▼

This is an optimization exercise on Yosys and OpenROAD, whose aim is small area and few clock cycles per item, not a production implementation. In this exercise RTL edits were held to simulation tests only and were not proved equivalent to the original. Power and IR drop assume default switching activity.

`flow/design.v`:
```
package escc_pkg;
  localparam int unsigned PC_W         = 5;
  localparam logic [7:0]  MAX_YEAR_OFS = 8'd136;
  localparam logic [8:0]  DAYS_PER_YR  = 9'd365;
  localparam logic [4:0]  DIV_STEPS_T  = 5'd16;
  localparam logic [4:0]  DIV_STEPS_M  = 5'd14;
  localparam logic [4:0]  DIV_STEPS_H  = 5'd11;
  localparam logic [4:0]  DIV_STEPS_D  = 5'd8;
  localparam logic [1:0] ST_OK    = 2'd0;
  localparam logic [1:0] ST_RANGE = 2'd1;
  localparam logic [1:0] ST_OVF   = 2'd2;
  localparam logic [3:0] U_NOP    = 4'd0;
  localparam logic [3:0] U_LOAD   = 4'd1;
  localparam logic [3:0] U_DIV    = 4'd2;
  localparam logic [3:0] U_SEC    = 4'd3;
  localparam logic [3:0] U_MIN    = 4'd4;
  localparam logic [3:0] U_HOUR   = 4'd5;
  localparam logic [3:0] U_YEAR   = 4'd6;
  localparam logic [3:0] U_WALK   = 4'd7;
  localparam logic [3:0] U_CHECK  = 4'd8;
  localparam logic [3:0] U_MADD   = 4'd9;
  localparam logic [3:0] U_MUL24  = 4'd10;
  localparam logic [3:0] U_MUL60M = 4'd11;
  localparam logic [3:0] U_MUL60S = 4'd12;
  localparam logic [3:0] U_OVF    = 4'd13;
  localparam logic [1:0] D_60  = 2'd0;
  localparam logic [1:0] D_24  = 2'd1;
  localparam logic [1:0] D_365 = 2'd2;
  localparam logic [2:0] C_NEXT   = 3'd0;
  localparam logic [2:0] C_ALWAYS = 3'd1;
  localparam logic [2:0] C_OP1    = 3'd2;
  localparam logic [2:0] C_LOOP   = 3'd3;
  localparam logic [2:0] C_WALK   = 3'd4;
  localparam logic [2:0] C_BAD    = 3'd5;
  localparam logic [2:0] C_MADD   = 3'd6;
  localparam logic [PC_W-1:0] P_START = 5'd0;
  localparam logic [PC_W-1:0] P_DIVS  = 5'd1;
  localparam logic [PC_W-1:0] P_SEC   = 5'd2;
  localparam logic [PC_W-1:0] P_DIVM  = 5'd3;
  localparam logic [PC_W-1:0] P_MIN   = 5'd4;
  localparam logic [PC_W-1:0] P_DIVH  = 5'd5;
  localparam logic [PC_W-1:0] P_HOUR  = 5'd6;
  localparam logic [PC_W-1:0] P_DIVD  = 5'd7;
  localparam logic [PC_W-1:0] P_YEAR  = 5'd8;
  localparam logic [PC_W-1:0] P_WALK  = 5'd9;
  localparam logic [PC_W-1:0] P_WEND  = 5'd10;
  localparam logic [PC_W-1:0] P_CAL   = 5'd11;
  localparam logic [PC_W-1:0] P_MADD  = 5'd12;
  localparam logic [PC_W-1:0] P_MUL24 = 5'd13;
  localparam logic [PC_W-1:0] P_MULM  = 5'd14;
  localparam logic [PC_W-1:0] P_MULS  = 5'd15;
  localparam logic [PC_W-1:0] P_OVF   = 5'd16;
  localparam logic [PC_W-1:0] P_FIN   = 5'd17;
  typedef struct packed {
    logic [3:0]      uop;
    logic [1:0]      divsel;
    logic [2:0]      cond;
    logic [PC_W-1:0] jump;
    logic            fin;
  } ucw_t;
  localparam int unsigned UCW_W = 4 + 2 + 3 + PC_W + 1;
  typedef struct packed {
    logic op1;
    logic loop_more;
    logic walk_ok;
    logic madd_ok;
    logic bad;
  } flags_t;
  typedef struct packed {
    logic        op;
    logic [31:0] epoch_seconds;
    logic [7:0]  in_year;
    logic [3:0]  in_month;
    logic [4:0]  in_day;
    logic [4:0]  in_hour;
    logic [5:0]  in_minute;
    logic [5:0]  in_second;
  } req_t;
  typedef struct packed {
    logic [31:0] seconds;
    logic [7:0]  year;
    logic [3:0]  month;
    logic [4:0]  day;
    logic [4:0]  hour;
    logic [5:0]  minute;
    logic [5:0]  second;
    logic [1:0]  status;
  } res_t;
  function automatic logic is_leap(input logic [7:0] y);
    is_leap = (y[1:0] == 2'd2);
  endfunction
  function automatic logic [4:0] month_days(input logic [7:0] y, input logic [3:0] m);
    logic [4:0] d;
    case (m)
      4'd1, 4'd3, 4'd5, 4'd7, 4'd8, 4'd10, 4'd12: d = 5'd31;
      4'd4, 4'd6, 4'd9, 4'd11:                    d = 5'd30;
      4'd2:    d = is_leap(y) ? 5'd29 : 5'd28;
      default: d = 5'd0;
    endcase
    month_days = d;
  endfunction
  function automatic logic [UCW_W-1:0] cw(input logic [3:0] uop, input logic [1:0] divsel,
                              input logic [2:0] cond, input logic [PC_W-1:0] jump,
                              input logic fin);
    cw = {uop, divsel, cond, jump, fin};
  endfunction
  function automatic logic [UCW_W-1:0] ucode(input logic [PC_W-1:0] addr);
    logic [UCW_W-1:0] w;
    case (addr)
      P_START: w = cw(U_LOAD,   D_60,  C_OP1,    P_CAL,   1'b0);
      P_DIVS:  w = cw(U_DIV,    D_60,  C_LOOP,   P_DIVS,  1'b0);
      P_SEC:   w = cw(U_SEC,    D_60,  C_NEXT,   P_START, 1'b0);
      P_DIVM:  w = cw(U_DIV,    D_60,  C_LOOP,   P_DIVM,  1'b0);
      P_MIN:   w = cw(U_MIN,    D_60,  C_NEXT,   P_START, 1'b0);
      P_DIVH:  w = cw(U_DIV,    D_24,  C_LOOP,   P_DIVH,  1'b0);
      P_HOUR:  w = cw(U_HOUR,   D_60,  C_NEXT,   P_START, 1'b0);
      P_DIVD:  w = cw(U_DIV,    D_365, C_LOOP,   P_DIVD,  1'b0);
      P_YEAR:  w = cw(U_YEAR,   D_60,  C_NEXT,   P_START, 1'b0);
      P_WALK:  w = cw(U_WALK,   D_60,  C_WALK,   P_WALK,  1'b0);
      P_WEND:  w = cw(U_NOP,    D_60,  C_ALWAYS, P_FIN,   1'b0);
      P_CAL:   w = cw(U_CHECK,  D_60,  C_BAD,    P_FIN,   1'b0);
      P_MADD:  w = cw(U_MADD,   D_60,  C_MADD,   P_MADD,  1'b0);
      P_MUL24: w = cw(U_MUL24,  D_60,  C_NEXT,   P_START, 1'b0);
      P_MULM:  w = cw(U_MUL60M, D_60,  C_NEXT,   P_START, 1'b0);
      P_MULS:  w = cw(U_MUL60S, D_60,  C_NEXT,   P_START, 1'b0);
      P_OVF:   w = cw(U_OVF,    D_60,  C_NEXT,   P_START, 1'b0);
      P_FIN:   w = cw(U_NOP,    D_60,  C_NEXT,   P_START, 1'b1);
      default: w = cw(U_NOP,    D_60,  C_NEXT,   P_START, 1'b1);
    endcase
    ucode = w;
  endfunction
endpackage
module escc_useq (
  input  logic            clk,
  input  logic            rst_n,
  input  logic            start,
  input  logic            hold,
  input  escc_pkg::flags_t flags,
  output escc_pkg::ucw_t  ctl,
  output logic            busy,
  output logic            done
);
  logic [escc_pkg::PC_W-1:0] pc_r, pc_nxt;
  logic                      busy_r, busy_nxt;
  escc_pkg::ucw_t            word;
  logic                      take;
  assign word = escc_pkg::ucode(pc_r);
  always_comb begin
    case (word.cond)
      escc_pkg::C_NEXT:   take = 1'b0;
      escc_pkg::C_ALWAYS: take = 1'b1;
      escc_pkg::C_OP1:    take = flags.op1;
      escc_pkg::C_LOOP:   take = flags.loop_more;
      escc_pkg::C_WALK:   take = flags.walk_ok;
      escc_pkg::C_BAD:    take = flags.bad;
      escc_pkg::C_MADD:   take = flags.madd_ok;
      default:            take = 1'b0;
    endcase
  end
  always_comb begin
    pc_nxt   = pc_r;
    busy_nxt = busy_r;
    done     = 1'b0;
    if (busy_r) begin
      if (word.fin) begin
        if (!hold) begin
          done     = 1'b1;
          busy_nxt = 1'b0;
          pc_nxt   = escc_pkg::P_START;
        end
      end else if (take) begin
        pc_nxt = word.jump;
      end else begin
        pc_nxt = pc_r + 1'b1;
      end
    end else if (start) begin
      busy_nxt = 1'b1;
      pc_nxt   = escc_pkg::P_START;
    end
  end
  always_ff @(posedge clk) begin
    if (!rst_n) begin
      pc_r   <= escc_pkg::P_START;
      busy_r <= 1'b0;
    end else begin
      pc_r   <= pc_nxt;
      busy_r <= busy_nxt;
    end
  end
  assign busy = busy_r;
  assign ctl  = busy_r ? word
                       : escc_pkg::cw(escc_pkg::U_NOP, escc_pkg::D_60, escc_pkg::C_NEXT,
                                      escc_pkg::P_START, 1'b0);
endmodule
module escc_dpath (
  input  logic             clk,
  input  escc_pkg::req_t   req,
  input  escc_pkg::ucw_t   ctl,
  output escc_pkg::flags_t flags,
  output escc_pkg::res_t   res
);
  logic [31:0] acc_r, acc_nxt;
  logic [8:0]  rem_r, rem_nxt;
  logic [4:0]  cnt_r, cnt_nxt;
  logic [5:0]  sec_r, sec_nxt;
  logic [5:0]  min_r, min_nxt;
  logic [4:0]  hour_r, hour_nxt;
  logic [7:0]  y_r, y_nxt;
  logic [3:0]  m_r, m_nxt;
  logic [8:0]  doy_r, doy_nxt;
  logic [32:0] tot_r, tot_nxt;
  logic [1:0]  st_r, st_nxt;
  logic [8:0]  dvs;
  logic [10:0] sh, d1, d2, d3, sub;
  logic [1:0]  qd;
  logic [4:0]  md_cur, md_in;
  logic [8:0]  leap_before;
  logic [8:0]  q9;
  logic        bad;
  logic [16:0] y365;
  always_comb begin
    case (ctl.divsel)
      escc_pkg::D_60:  dvs = 9'd60;
      escc_pkg::D_24:  dvs = 9'd24;
      escc_pkg::D_365: dvs = escc_pkg::DAYS_PER_YR;
      default:         dvs = 9'd60;
    endcase
    sh = {rem_r, acc_r[31:30]};
    d1 = {2'b00, dvs};
    d2 = {1'b0, dvs, 1'b0};
    d3 = d1 + d2;
    if (sh >= d3) begin
      qd  = 2'd3;
      sub = sh - d3;
    end else if (sh >= d2) begin
      qd  = 2'd2;
      sub = sh - d2;
    end else if (sh >= d1) begin
      qd  = 2'd1;
      sub = sh - d1;
    end else begin
      qd  = 2'd0;
      sub = sh;
    end
  end
  assign md_cur      = escc_pkg::month_days(y_r, m_r);
  assign md_in       = escc_pkg::month_days(req.in_year, req.in_month);
  assign q9          = {1'b0, acc_r[7:0]};
  assign leap_before = (q9 + 9'd1) >> 2;
  assign y365        = {9'b0, req.in_year} * 17'(escc_pkg::DAYS_PER_YR);
  assign bad = (req.in_year > escc_pkg::MAX_YEAR_OFS) || (req.in_month == 4'd0) ||
               (req.in_month > 4'd12) || (req.in_day == 5'd0) || (req.in_day > md_in) ||
               (req.in_hour > 5'd23) || (req.in_minute > 6'd59) || (req.in_second > 6'd59);
  assign flags.op1       = req.op;
  assign flags.loop_more = (cnt_r != 5'd1);
  assign flags.walk_ok   = (m_r < 4'd12) && (doy_r >= {4'b0, md_cur});
  assign flags.madd_ok   = (m_r < req.in_month);
  assign flags.bad       = bad;
  always_comb begin
    acc_nxt  = acc_r;
    rem_nxt  = rem_r;
    cnt_nxt  = cnt_r;
    sec_nxt  = sec_r;
    min_nxt  = min_r;
    hour_nxt = hour_r;
    y_nxt    = y_r;
    m_nxt    = m_r;
    doy_nxt  = doy_r;
    tot_nxt  = tot_r;
    st_nxt   = st_r;
    case (ctl.uop)
      escc_pkg::U_NOP: begin
      end
      escc_pkg::U_LOAD: begin
        acc_nxt = req.epoch_seconds;
        rem_nxt = 9'd0;
        cnt_nxt = escc_pkg::DIV_STEPS_T;
        st_nxt  = escc_pkg::ST_OK;
      end
      escc_pkg::U_DIV: begin
        acc_nxt = {acc_r[29:0], qd};
        rem_nxt = sub[8:0];
        cnt_nxt = cnt_r - 5'd1;
      end
      escc_pkg::U_SEC: begin
        sec_nxt = rem_r[5:0];
        acc_nxt = acc_r << (32 - 2 * escc_pkg::DIV_STEPS_M);
        rem_nxt = 9'd0;
        cnt_nxt = escc_pkg::DIV_STEPS_M;
      end
      escc_pkg::U_MIN: begin
        min_nxt = rem_r[5:0];
        acc_nxt = acc_r << (32 - 2 * escc_pkg::DIV_STEPS_H);
        rem_nxt = 9'd0;
        cnt_nxt = escc_pkg::DIV_STEPS_H;
      end
      escc_pkg::U_HOUR: begin
        hour_nxt = rem_r[4:0];
        acc_nxt  = acc_r << (32 - 2 * escc_pkg::DIV_STEPS_D);
        rem_nxt  = 9'd0;
        cnt_nxt  = escc_pkg::DIV_STEPS_D;
      end
      escc_pkg::U_YEAR: begin
        m_nxt = 4'd1;
        if (leap_before > rem_r) begin
          y_nxt   = acc_r[7:0] - 8'd1;
          doy_nxt = rem_r + escc_pkg::DAYS_PER_YR - (q9 >> 2);
        end else begin
          y_nxt   = acc_r[7:0];
          doy_nxt = rem_r - leap_before;
        end
      end
      escc_pkg::U_WALK: begin
        if (flags.walk_ok) begin
          doy_nxt = doy_r - {4'b0, md_cur};
          m_nxt   = m_r + 4'd1;
        end
      end
      escc_pkg::U_CHECK: begin
        y_nxt   = req.in_year;
        m_nxt   = 4'd1;
        st_nxt  = bad ? escc_pkg::ST_RANGE : escc_pkg::ST_OK;
        tot_nxt = 33'(y365) + 33'((9'(req.in_year) + 9'd1) >> 2) + 33'(req.in_day) - 33'd1;
      end
      escc_pkg::U_MADD: begin
        if (flags.madd_ok) begin
          tot_nxt = tot_r + 33'(md_cur);
          m_nxt   = m_r + 4'd1;
        end
      end
      escc_pkg::U_MUL24: begin
        tot_nxt = (tot_r << 4) + (tot_r << 3) + 33'(req.in_hour);
      end
      escc_pkg::U_MUL60M: begin
        tot_nxt = (tot_r << 6) - (tot_r << 2) + 33'(req.in_minute);
      end
      escc_pkg::U_MUL60S: begin
        tot_nxt = (tot_r << 6) - (tot_r << 2) + 33'(req.in_second);
      end
      escc_pkg::U_OVF: begin
        if (tot_r[32]) begin
          st_nxt = escc_pkg::ST_OVF;
        end
      end
      default: begin
      end
    endcase
  end
  always_ff @(posedge clk) begin
    acc_r  <= acc_nxt;
    rem_r  <= rem_nxt;
    cnt_r  <= cnt_nxt;
    sec_r  <= sec_nxt;
    min_r  <= min_nxt;
    hour_r <= hour_nxt;
    y_r    <= y_nxt;
    m_r    <= m_nxt;
    doy_r  <= doy_nxt;
    tot_r  <= tot_nxt;
    st_r   <= st_nxt;
  end
  always_comb begin
    res = '0;
    if (req.op) begin
      res.status = st_r;
      if (st_r == escc_pkg::ST_OK) begin
        res.seconds = tot_r[31:0];
      end
    end else begin
      res.year   = y_r;
      res.month  = m_r;
      res.day    = doy_r[4:0] + 5'd1;
      res.hour   = hour_r;
      res.minute = min_r;
      res.second = sec_r;
      res.status = escc_pkg::ST_OK;
    end
  end
endmodule
module epoch_seconds_calendar_converter (
  input  logic        clk,
  input  logic        rst_n,
  input  logic        in_valid,
  output logic        in_ready,
  input  logic        in_op,
  input  logic [31:0] in_epoch_seconds,
  input  logic [7:0]  in_year,
  input  logic [3:0]  in_month,
  input  logic [4:0]  in_day,
  input  logic [4:0]  in_hour,
  input  logic [5:0]  in_minute,
  input  logic [5:0]  in_second,
  output logic        out_valid,
  input  logic        out_ready,
  output logic [31:0] res_seconds,
  output logic [7:0]  res_year,
  output logic [3:0]  res_month,
  output logic [4:0]  res_day,
  output logic [4:0]  res_hour,
  output logic [5:0]  res_minute,
  output logic [5:0]  res_second,
  output logic [1:0]  status
);
  escc_pkg::req_t   req_r, req_nxt;
  escc_pkg::res_t   out_r, out_nxt;
  logic             out_valid_r, out_valid_nxt;
  escc_pkg::ucw_t   ctl;
  escc_pkg::flags_t flags;
  escc_pkg::res_t   res;
  logic             busy, done, hold, start;
  assign in_ready = !busy;
  assign start    = in_valid && !busy;
  assign hold     = out_valid_r && !out_ready;
  always_comb begin
    req_nxt = req_r;
    if (start) begin
      req_nxt.op            = in_op;
      req_nxt.epoch_seconds = in_epoch_seconds;
      req_nxt.in_year       = in_year;
      req_nxt.in_month      = in_month;
      req_nxt.in_day        = in_day;
      req_nxt.in_hour       = in_hour;
      req_nxt.in_minute     = in_minute;
      req_nxt.in_second     = in_second;
    end
  end
  escc_useq u_seq (
    .clk   (clk),
    .rst_n (rst_n),
    .start (start),
    .hold  (hold),
    .flags (flags),
    .ctl   (ctl),
    .busy  (busy),
    .done  (done)
  );
  escc_dpath u_dp (
    .clk   (clk),
    .req   (req_r),
    .ctl   (ctl),
    .flags (flags),
    .res   (res)
  );
  always_comb begin
    out_nxt       = out_r;
    out_valid_nxt = out_valid_r;
    if (out_valid_r && out_ready) begin
      out_valid_nxt = 1'b0;
    end
    if (done) begin
      out_nxt       = res;
      out_valid_nxt = 1'b1;
    end
  end
  always_ff @(posedge clk) begin
    if (!rst_n) begin
      out_valid_r <= 1'b0;
    end else begin
      out_valid_r <= out_valid_nxt;
    end
    req_r <= req_nxt;
    out_r <= out_nxt;
  end
  assign out_valid   = out_valid_r;
  assign res_seconds = out_r.seconds;
  assign res_year    = out_r.year;
  assign res_month   = out_r.month;
  assign res_day     = out_r.day;
  assign res_hour    = out_r.hour;
  assign res_minute  = out_r.minute;
  assign res_second  = out_r.second;
  assign status      = out_r.status;
endmodule
```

▲

THE PROBLEM:
Gather each line in these records that contains the string "jump".

THE COMPLETED TASK:
    logic [PC_W-1:0] jump;
                              input logic [2:0] cond, input logic [PC_W-1:0] jump,
    cw = {uop, divsel, cond, jump, fin};
        pc_nxt = word.jump;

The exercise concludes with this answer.